### [DATA PROVIDED]
:::

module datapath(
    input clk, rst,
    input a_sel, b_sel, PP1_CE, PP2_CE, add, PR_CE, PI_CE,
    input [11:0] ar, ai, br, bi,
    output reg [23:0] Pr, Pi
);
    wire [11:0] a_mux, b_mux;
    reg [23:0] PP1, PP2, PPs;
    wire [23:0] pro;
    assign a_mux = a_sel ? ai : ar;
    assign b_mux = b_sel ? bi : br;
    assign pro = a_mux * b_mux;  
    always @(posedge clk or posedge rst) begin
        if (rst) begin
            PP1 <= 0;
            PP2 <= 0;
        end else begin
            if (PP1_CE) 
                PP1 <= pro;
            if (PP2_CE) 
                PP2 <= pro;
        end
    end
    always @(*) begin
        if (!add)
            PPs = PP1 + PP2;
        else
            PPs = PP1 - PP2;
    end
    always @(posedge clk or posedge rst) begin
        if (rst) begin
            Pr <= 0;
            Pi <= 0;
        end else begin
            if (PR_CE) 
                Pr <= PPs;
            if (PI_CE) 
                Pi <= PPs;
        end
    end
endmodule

:::

### [YOUR TASK]
Go through the listing and write out each line exactly.

### [ANSWER FOR THIS EXERCISE]
module datapath(
    input clk, rst,
    input a_sel, b_sel, PP1_CE, PP2_CE, add, PR_CE, PI_CE,
    input [11:0] ar, ai, br, bi,
    output reg [23:0] Pr, Pi
);
    wire [11:0] a_mux, b_mux;
    reg [23:0] PP1, PP2, PPs;
    wire [23:0] pro;
    assign a_mux = a_sel ? ai : ar;
    assign b_mux = b_sel ? bi : br;
    assign pro = a_mux * b_mux;  
    always @(posedge clk or posedge rst) begin
        if (rst) begin
            PP1 <= 0;
            PP2 <= 0;
        end else begin
            if (PP1_CE) 
                PP1 <= pro;
            if (PP2_CE) 
                PP2 <= pro;
        end
    end
    always @(*) begin
        if (!add)
            PPs = PP1 + PP2;
        else
            PPs = PP1 - PP2;
    end
    always @(posedge clk or posedge rst) begin
        if (rst) begin
            Pr <= 0;
            Pi <= 0;
        end else begin
            if (PR_CE) 
                Pr <= PPs;
            if (PI_CE) 
                Pi <= PPs;
        end
    end
endmodule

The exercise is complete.